- [ASSIGNMENT]:
Here is the task for the records below: repeat exactly the lines from the one with "max_cap_violations 0 \" to the one with "worstHoldPathCells 4 \", both included, and nothing else.

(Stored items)

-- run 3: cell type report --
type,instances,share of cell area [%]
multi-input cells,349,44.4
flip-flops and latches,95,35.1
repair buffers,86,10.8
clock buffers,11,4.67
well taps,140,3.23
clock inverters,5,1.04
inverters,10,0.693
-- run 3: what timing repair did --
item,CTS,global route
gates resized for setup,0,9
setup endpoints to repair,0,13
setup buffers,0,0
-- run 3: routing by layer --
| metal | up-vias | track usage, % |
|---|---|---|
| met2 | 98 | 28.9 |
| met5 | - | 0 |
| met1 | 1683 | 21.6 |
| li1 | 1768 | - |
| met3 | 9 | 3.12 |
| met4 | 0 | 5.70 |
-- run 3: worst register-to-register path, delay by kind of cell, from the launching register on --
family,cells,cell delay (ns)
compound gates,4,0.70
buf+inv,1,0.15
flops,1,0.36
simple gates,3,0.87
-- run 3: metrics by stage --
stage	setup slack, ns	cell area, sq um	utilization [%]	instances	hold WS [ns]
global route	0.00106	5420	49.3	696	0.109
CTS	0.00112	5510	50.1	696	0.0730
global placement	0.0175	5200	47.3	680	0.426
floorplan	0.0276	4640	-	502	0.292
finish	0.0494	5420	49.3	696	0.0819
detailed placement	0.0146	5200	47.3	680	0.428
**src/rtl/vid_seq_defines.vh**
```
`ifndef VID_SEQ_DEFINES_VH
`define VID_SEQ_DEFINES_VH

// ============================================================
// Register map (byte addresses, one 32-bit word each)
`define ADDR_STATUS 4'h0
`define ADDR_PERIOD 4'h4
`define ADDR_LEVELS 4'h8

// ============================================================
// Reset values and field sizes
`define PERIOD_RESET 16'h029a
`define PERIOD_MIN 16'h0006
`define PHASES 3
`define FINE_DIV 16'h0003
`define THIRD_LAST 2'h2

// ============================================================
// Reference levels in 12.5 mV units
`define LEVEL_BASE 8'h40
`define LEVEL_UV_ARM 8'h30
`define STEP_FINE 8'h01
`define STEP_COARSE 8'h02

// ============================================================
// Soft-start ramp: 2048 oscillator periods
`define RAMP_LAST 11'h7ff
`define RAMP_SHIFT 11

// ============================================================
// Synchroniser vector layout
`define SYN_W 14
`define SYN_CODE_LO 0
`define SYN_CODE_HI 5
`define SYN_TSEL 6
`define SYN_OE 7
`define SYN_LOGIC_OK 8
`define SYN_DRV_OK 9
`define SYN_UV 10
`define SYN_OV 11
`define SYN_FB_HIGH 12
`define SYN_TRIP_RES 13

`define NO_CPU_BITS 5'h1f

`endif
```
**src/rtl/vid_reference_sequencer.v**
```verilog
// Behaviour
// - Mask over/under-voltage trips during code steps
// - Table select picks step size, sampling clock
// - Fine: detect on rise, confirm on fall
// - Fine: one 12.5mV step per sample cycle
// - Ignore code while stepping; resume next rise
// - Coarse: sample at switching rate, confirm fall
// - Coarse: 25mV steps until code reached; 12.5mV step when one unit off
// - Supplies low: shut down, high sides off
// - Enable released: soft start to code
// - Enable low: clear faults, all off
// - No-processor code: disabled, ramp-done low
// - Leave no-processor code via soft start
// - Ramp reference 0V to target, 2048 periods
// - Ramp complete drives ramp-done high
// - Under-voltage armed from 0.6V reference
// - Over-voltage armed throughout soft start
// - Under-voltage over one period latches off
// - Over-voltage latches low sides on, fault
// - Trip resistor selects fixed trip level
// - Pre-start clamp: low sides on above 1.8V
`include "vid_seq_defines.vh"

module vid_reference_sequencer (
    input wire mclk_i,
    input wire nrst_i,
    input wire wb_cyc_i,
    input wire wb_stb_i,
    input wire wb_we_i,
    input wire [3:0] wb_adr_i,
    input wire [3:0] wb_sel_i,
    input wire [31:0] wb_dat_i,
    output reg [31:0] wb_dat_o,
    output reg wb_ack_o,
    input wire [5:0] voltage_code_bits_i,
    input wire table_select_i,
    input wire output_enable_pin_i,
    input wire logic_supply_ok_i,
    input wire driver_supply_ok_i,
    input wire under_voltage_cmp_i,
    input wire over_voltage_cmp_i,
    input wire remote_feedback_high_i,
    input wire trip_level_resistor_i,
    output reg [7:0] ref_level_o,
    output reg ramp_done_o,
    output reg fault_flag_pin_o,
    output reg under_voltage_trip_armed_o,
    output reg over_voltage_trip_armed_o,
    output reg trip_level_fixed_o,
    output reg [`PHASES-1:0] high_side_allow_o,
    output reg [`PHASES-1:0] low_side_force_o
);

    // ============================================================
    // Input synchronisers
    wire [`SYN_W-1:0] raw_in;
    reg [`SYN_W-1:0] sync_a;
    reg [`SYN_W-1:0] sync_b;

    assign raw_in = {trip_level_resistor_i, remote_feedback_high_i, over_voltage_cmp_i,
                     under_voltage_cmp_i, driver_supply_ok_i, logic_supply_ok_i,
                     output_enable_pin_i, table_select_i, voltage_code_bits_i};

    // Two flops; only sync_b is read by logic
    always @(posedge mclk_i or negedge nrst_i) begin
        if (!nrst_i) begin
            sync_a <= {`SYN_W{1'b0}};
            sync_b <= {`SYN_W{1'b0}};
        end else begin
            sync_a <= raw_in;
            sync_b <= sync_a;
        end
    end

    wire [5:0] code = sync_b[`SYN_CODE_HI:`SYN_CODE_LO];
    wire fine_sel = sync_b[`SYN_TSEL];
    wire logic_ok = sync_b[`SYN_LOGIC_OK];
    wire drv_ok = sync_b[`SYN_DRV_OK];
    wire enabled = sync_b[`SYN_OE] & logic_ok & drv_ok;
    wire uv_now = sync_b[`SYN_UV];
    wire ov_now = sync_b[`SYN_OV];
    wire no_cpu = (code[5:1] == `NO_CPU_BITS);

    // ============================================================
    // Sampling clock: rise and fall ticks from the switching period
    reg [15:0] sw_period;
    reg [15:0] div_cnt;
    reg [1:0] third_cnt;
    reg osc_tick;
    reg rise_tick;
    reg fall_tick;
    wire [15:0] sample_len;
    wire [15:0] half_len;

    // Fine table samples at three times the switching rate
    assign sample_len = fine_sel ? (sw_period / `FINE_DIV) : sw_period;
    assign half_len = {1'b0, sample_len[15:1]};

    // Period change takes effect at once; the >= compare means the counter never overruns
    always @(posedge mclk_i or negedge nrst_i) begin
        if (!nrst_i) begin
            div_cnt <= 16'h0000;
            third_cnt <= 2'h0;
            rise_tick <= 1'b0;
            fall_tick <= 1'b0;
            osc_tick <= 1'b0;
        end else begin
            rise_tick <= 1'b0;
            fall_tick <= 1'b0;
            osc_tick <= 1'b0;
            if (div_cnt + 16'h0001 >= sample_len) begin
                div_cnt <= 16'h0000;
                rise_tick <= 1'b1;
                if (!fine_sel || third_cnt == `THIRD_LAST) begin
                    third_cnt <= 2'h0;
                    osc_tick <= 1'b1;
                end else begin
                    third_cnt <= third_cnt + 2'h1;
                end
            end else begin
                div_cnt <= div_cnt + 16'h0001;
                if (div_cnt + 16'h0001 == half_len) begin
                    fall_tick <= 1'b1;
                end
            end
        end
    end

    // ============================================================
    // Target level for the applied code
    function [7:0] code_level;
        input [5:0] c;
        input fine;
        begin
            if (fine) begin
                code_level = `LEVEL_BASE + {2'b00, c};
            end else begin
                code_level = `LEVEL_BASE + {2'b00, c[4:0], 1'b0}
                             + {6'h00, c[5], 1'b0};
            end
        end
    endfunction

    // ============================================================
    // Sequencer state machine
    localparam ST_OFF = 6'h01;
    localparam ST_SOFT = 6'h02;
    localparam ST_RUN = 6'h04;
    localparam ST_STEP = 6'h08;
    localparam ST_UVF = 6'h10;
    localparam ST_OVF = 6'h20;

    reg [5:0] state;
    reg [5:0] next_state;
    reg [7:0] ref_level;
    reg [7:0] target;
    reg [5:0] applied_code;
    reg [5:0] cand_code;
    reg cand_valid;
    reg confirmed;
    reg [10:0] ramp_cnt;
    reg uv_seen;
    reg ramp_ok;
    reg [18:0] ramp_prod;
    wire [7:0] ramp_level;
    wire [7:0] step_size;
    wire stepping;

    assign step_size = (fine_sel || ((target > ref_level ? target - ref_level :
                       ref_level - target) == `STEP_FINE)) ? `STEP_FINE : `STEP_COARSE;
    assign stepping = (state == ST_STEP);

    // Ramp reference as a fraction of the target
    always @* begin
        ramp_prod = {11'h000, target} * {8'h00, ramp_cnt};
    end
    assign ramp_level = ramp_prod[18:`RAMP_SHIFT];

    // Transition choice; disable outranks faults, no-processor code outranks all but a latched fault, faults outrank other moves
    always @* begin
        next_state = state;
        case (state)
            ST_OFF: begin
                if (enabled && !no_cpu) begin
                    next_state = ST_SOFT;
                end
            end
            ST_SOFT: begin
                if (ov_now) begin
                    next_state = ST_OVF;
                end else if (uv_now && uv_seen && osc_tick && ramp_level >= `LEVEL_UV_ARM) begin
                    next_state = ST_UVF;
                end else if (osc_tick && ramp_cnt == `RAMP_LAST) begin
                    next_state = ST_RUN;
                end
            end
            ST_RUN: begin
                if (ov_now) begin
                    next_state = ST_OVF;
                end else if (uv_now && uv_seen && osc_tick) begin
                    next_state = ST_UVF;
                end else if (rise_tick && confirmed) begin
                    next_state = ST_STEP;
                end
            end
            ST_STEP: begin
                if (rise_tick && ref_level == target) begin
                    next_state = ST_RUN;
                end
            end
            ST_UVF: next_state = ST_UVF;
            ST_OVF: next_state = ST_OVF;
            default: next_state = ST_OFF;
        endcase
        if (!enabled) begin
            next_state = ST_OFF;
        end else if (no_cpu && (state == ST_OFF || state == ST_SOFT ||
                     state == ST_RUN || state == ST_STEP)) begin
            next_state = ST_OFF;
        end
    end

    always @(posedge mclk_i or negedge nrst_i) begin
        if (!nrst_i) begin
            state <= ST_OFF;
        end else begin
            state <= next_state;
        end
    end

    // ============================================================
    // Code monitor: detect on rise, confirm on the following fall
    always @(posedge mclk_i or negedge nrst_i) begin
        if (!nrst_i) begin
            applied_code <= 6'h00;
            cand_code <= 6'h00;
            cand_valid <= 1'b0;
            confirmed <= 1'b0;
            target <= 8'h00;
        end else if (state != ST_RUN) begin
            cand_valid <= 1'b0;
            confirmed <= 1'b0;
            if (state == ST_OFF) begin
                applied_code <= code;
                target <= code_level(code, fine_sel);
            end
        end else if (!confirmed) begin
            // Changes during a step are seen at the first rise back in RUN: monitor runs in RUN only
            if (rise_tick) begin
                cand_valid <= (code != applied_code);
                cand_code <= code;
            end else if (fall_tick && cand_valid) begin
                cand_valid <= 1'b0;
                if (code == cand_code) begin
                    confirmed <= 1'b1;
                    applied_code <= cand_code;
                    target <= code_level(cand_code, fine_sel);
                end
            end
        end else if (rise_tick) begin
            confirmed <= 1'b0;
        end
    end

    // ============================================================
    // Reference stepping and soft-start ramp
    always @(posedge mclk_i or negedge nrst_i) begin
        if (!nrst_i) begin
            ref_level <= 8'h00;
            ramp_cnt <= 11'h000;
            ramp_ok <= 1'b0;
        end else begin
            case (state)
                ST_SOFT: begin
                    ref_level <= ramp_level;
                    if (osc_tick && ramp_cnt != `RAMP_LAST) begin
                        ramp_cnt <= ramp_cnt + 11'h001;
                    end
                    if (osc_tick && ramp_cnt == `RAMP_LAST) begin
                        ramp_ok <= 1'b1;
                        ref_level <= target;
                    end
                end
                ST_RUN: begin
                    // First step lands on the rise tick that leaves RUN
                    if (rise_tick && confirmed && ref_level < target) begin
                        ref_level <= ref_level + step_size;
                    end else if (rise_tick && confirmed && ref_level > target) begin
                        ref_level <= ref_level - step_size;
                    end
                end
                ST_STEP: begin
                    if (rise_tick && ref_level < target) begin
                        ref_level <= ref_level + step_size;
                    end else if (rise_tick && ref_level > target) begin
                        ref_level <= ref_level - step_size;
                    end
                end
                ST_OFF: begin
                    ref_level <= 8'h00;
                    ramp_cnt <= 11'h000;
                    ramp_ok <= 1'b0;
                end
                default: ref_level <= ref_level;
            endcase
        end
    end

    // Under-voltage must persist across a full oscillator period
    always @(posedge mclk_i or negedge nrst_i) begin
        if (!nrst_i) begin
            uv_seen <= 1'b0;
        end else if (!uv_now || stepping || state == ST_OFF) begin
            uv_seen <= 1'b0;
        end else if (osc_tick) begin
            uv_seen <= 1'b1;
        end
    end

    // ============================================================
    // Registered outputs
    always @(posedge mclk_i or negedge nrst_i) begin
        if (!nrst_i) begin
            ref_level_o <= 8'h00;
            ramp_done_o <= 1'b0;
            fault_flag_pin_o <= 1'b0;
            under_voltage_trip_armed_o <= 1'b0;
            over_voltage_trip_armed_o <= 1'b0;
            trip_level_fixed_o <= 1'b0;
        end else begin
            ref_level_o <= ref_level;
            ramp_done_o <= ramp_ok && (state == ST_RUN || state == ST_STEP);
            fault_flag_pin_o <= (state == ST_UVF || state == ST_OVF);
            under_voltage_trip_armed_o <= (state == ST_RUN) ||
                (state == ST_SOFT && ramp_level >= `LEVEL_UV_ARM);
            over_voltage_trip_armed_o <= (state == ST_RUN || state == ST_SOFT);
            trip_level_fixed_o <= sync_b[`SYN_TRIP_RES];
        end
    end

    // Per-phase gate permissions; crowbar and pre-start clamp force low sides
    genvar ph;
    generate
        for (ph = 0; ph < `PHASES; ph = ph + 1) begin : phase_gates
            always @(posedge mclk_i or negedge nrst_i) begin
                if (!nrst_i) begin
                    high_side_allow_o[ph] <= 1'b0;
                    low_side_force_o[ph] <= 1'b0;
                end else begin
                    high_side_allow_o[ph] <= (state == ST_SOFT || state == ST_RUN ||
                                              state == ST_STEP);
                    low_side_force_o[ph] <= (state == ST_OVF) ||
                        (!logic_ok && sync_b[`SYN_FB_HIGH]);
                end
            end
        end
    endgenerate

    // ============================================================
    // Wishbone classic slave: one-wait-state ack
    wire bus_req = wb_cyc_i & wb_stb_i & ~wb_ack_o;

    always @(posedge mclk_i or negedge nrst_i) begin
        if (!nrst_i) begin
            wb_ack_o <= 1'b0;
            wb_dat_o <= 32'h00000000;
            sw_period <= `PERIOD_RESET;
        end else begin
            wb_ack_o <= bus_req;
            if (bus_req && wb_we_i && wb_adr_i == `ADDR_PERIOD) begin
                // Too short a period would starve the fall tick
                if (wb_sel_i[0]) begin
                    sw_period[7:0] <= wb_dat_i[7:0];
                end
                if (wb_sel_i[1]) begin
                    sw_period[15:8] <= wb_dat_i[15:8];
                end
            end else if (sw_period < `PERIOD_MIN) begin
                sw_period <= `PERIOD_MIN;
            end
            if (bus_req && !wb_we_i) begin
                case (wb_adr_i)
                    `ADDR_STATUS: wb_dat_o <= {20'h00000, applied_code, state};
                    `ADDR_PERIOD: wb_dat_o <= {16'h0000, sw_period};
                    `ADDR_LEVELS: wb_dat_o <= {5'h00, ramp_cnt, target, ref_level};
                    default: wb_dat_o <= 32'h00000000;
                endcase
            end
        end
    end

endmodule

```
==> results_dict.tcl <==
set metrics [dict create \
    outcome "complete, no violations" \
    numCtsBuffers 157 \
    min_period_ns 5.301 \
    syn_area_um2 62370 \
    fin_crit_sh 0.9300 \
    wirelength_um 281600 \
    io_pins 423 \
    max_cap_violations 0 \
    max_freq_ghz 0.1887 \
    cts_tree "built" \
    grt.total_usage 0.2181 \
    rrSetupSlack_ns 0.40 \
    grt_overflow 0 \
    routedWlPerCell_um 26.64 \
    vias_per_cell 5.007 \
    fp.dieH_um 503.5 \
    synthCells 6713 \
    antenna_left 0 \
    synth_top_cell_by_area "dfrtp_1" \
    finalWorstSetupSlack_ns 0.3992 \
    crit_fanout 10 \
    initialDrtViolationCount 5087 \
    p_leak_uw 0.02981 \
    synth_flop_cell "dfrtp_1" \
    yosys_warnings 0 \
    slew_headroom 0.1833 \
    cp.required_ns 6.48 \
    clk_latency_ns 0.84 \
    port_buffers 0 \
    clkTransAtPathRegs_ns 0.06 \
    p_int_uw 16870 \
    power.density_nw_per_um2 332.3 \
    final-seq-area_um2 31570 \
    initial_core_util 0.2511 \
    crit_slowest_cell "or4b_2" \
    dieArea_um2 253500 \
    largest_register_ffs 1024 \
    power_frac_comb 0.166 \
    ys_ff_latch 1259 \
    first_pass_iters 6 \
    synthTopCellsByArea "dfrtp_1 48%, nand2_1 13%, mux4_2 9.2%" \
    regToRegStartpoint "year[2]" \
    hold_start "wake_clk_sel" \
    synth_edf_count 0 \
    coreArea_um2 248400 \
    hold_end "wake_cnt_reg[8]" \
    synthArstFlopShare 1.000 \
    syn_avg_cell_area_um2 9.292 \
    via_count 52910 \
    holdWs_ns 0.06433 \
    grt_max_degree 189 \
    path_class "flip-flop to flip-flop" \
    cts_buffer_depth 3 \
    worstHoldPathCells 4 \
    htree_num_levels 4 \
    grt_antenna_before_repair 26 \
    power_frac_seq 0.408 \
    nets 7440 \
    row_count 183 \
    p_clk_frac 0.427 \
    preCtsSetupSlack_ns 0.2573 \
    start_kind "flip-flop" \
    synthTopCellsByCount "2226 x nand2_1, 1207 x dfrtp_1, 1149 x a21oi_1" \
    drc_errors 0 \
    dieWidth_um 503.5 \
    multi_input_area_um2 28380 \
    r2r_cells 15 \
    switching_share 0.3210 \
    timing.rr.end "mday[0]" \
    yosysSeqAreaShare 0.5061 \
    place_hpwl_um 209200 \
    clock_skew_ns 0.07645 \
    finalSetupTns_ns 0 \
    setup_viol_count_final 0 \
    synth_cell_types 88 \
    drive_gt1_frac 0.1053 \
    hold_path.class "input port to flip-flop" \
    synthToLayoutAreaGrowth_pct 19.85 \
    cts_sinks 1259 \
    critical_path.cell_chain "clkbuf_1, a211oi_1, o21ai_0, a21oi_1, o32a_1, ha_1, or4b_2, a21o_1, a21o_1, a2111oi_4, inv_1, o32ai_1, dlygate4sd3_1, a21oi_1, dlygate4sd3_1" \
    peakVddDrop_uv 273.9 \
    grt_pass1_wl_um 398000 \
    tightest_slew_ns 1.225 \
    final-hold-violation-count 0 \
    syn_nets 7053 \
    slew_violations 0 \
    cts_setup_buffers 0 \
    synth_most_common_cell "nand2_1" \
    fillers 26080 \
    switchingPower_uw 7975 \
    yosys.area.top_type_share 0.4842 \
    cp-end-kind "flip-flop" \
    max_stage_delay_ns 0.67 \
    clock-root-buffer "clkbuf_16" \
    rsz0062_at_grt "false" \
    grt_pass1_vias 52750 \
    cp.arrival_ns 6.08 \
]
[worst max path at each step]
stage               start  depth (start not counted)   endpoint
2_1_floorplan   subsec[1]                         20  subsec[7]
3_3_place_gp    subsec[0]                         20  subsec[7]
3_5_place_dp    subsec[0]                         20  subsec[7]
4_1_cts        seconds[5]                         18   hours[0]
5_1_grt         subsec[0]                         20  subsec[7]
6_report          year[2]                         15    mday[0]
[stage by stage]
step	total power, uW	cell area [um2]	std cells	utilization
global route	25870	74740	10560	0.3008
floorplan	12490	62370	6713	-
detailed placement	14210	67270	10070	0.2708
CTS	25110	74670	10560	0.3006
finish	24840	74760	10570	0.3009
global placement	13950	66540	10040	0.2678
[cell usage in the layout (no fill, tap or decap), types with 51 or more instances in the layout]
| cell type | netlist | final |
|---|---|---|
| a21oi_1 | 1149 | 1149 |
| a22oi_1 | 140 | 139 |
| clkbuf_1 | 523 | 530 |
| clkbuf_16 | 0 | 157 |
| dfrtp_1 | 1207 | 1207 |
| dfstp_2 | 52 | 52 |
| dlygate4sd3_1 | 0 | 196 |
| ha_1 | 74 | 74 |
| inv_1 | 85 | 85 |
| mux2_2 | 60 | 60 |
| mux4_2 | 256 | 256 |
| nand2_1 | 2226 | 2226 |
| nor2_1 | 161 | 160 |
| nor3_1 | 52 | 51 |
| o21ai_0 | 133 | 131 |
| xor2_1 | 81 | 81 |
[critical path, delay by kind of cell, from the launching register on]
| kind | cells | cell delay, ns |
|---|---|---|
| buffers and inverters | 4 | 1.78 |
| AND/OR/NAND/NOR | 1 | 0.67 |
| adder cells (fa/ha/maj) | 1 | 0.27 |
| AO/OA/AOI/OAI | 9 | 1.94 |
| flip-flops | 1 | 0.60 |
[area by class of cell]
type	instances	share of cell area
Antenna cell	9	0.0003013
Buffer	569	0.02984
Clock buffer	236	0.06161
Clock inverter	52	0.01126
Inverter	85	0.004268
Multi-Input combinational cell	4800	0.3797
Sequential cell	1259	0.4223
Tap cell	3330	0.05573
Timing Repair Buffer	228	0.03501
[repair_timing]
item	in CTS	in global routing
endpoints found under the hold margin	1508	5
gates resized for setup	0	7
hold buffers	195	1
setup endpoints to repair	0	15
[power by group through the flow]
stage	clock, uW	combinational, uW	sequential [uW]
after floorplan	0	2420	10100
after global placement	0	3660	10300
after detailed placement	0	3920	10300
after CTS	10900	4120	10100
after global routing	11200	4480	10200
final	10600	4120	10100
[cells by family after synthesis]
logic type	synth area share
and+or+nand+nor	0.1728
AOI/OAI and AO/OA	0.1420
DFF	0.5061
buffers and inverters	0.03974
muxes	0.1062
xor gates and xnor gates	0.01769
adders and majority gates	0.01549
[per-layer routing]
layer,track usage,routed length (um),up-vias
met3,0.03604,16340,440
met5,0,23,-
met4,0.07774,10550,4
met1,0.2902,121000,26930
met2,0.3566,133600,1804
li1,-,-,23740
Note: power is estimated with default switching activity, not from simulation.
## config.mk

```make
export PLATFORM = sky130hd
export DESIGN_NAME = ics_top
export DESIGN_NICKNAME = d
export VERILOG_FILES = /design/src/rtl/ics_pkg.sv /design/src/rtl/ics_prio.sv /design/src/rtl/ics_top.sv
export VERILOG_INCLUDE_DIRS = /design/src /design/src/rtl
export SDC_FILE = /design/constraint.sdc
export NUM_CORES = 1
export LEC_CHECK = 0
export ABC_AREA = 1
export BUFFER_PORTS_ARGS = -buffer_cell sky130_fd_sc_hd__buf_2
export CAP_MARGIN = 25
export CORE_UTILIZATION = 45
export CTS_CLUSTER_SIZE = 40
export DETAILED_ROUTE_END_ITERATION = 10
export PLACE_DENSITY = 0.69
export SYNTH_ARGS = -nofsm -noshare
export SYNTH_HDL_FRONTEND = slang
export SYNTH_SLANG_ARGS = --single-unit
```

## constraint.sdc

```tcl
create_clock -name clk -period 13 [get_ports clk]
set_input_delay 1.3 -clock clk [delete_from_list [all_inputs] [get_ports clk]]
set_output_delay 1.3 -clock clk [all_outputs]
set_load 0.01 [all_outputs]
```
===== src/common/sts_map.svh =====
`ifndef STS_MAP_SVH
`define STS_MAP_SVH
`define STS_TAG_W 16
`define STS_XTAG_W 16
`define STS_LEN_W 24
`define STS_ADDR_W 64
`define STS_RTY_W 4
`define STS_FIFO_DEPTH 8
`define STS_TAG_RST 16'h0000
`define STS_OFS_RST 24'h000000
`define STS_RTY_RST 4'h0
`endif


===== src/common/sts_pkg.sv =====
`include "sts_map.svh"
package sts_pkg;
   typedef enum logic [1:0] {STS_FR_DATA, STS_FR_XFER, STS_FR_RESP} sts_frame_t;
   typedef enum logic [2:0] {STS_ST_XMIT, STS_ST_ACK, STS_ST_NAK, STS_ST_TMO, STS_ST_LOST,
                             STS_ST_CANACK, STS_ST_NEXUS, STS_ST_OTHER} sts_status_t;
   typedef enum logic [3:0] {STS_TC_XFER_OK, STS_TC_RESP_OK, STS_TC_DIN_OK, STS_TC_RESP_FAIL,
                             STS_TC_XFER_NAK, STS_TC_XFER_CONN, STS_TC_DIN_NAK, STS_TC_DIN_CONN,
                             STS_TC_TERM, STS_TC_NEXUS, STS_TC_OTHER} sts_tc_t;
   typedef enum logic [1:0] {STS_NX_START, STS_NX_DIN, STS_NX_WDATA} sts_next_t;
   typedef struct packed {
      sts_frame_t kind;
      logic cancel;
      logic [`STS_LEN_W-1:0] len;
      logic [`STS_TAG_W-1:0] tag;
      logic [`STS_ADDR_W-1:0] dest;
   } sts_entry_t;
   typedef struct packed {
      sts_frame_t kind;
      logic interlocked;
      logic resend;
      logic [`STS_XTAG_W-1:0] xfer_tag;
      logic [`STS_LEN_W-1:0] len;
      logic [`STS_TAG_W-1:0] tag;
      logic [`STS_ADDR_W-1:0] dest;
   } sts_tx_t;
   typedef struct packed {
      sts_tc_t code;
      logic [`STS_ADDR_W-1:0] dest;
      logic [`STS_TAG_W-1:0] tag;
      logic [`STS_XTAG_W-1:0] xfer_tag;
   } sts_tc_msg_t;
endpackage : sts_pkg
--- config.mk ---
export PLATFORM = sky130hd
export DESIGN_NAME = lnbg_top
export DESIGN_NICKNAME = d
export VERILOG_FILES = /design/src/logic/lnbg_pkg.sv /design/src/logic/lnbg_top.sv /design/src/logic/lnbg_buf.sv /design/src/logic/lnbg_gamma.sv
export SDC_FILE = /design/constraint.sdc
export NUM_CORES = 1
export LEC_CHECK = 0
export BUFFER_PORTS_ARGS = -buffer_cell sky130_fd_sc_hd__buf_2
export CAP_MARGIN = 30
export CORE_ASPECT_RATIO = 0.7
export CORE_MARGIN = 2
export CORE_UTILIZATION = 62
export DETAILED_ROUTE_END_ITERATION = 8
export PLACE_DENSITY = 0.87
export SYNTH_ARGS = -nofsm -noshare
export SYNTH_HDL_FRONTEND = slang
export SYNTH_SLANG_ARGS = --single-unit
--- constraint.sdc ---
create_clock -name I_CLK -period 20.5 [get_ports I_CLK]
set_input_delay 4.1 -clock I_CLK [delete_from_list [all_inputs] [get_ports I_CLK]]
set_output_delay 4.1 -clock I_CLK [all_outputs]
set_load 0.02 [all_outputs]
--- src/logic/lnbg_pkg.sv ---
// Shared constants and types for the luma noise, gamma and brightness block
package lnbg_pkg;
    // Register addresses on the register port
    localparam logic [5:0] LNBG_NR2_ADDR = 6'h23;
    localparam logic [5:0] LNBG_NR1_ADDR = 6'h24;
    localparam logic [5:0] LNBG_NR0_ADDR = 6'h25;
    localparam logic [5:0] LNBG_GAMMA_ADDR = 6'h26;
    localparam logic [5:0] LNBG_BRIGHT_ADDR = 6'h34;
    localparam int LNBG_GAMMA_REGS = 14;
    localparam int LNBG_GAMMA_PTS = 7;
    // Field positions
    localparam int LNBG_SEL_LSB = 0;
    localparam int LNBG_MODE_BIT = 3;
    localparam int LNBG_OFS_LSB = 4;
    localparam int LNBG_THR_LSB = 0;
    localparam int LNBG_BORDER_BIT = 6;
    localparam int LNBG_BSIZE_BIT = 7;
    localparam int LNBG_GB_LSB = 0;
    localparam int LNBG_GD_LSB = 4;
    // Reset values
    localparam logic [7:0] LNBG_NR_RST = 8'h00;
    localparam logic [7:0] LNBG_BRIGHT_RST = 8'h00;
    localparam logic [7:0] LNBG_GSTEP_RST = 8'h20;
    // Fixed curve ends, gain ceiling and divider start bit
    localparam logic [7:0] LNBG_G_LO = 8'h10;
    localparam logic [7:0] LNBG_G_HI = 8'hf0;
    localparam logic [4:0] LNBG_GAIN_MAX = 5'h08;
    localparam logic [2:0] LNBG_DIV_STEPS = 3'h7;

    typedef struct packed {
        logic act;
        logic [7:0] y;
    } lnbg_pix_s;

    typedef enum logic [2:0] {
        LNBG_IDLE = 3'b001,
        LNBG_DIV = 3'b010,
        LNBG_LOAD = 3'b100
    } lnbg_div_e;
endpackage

- [SOLVED PROBLEM]:
    max_cap_violations 0 \
    max_freq_ghz 0.1887 \
    cts_tree "built" \
    grt.total_usage 0.2181 \
    rrSetupSlack_ns 0.40 \
    grt_overflow 0 \
    routedWlPerCell_um 26.64 \
    vias_per_cell 5.007 \
    fp.dieH_um 503.5 \
    synthCells 6713 \
    antenna_left 0 \
    synth_top_cell_by_area "dfrtp_1" \
    finalWorstSetupSlack_ns 0.3992 \
    crit_fanout 10 \
    initialDrtViolationCount 5087 \
    p_leak_uw 0.02981 \
    synth_flop_cell "dfrtp_1" \
    yosys_warnings 0 \
    slew_headroom 0.1833 \
    cp.required_ns 6.48 \
    clk_latency_ns 0.84 \
    port_buffers 0 \
    clkTransAtPathRegs_ns 0.06 \
    p_int_uw 16870 \
    power.density_nw_per_um2 332.3 \
    final-seq-area_um2 31570 \
    initial_core_util 0.2511 \
    crit_slowest_cell "or4b_2" \
    dieArea_um2 253500 \
    largest_register_ffs 1024 \
    power_frac_comb 0.166 \
    ys_ff_latch 1259 \
    first_pass_iters 6 \
    synthTopCellsByArea "dfrtp_1 48%, nand2_1 13%, mux4_2 9.2%" \
    regToRegStartpoint "year[2]" \
    hold_start "wake_clk_sel" \
    synth_edf_count 0 \
    coreArea_um2 248400 \
    hold_end "wake_cnt_reg[8]" \
    synthArstFlopShare 1.000 \
    syn_avg_cell_area_um2 9.292 \
    via_count 52910 \
    holdWs_ns 0.06433 \
    grt_max_degree 189 \
    path_class "flip-flop to flip-flop" \
    cts_buffer_depth 3 \
    worstHoldPathCells 4 \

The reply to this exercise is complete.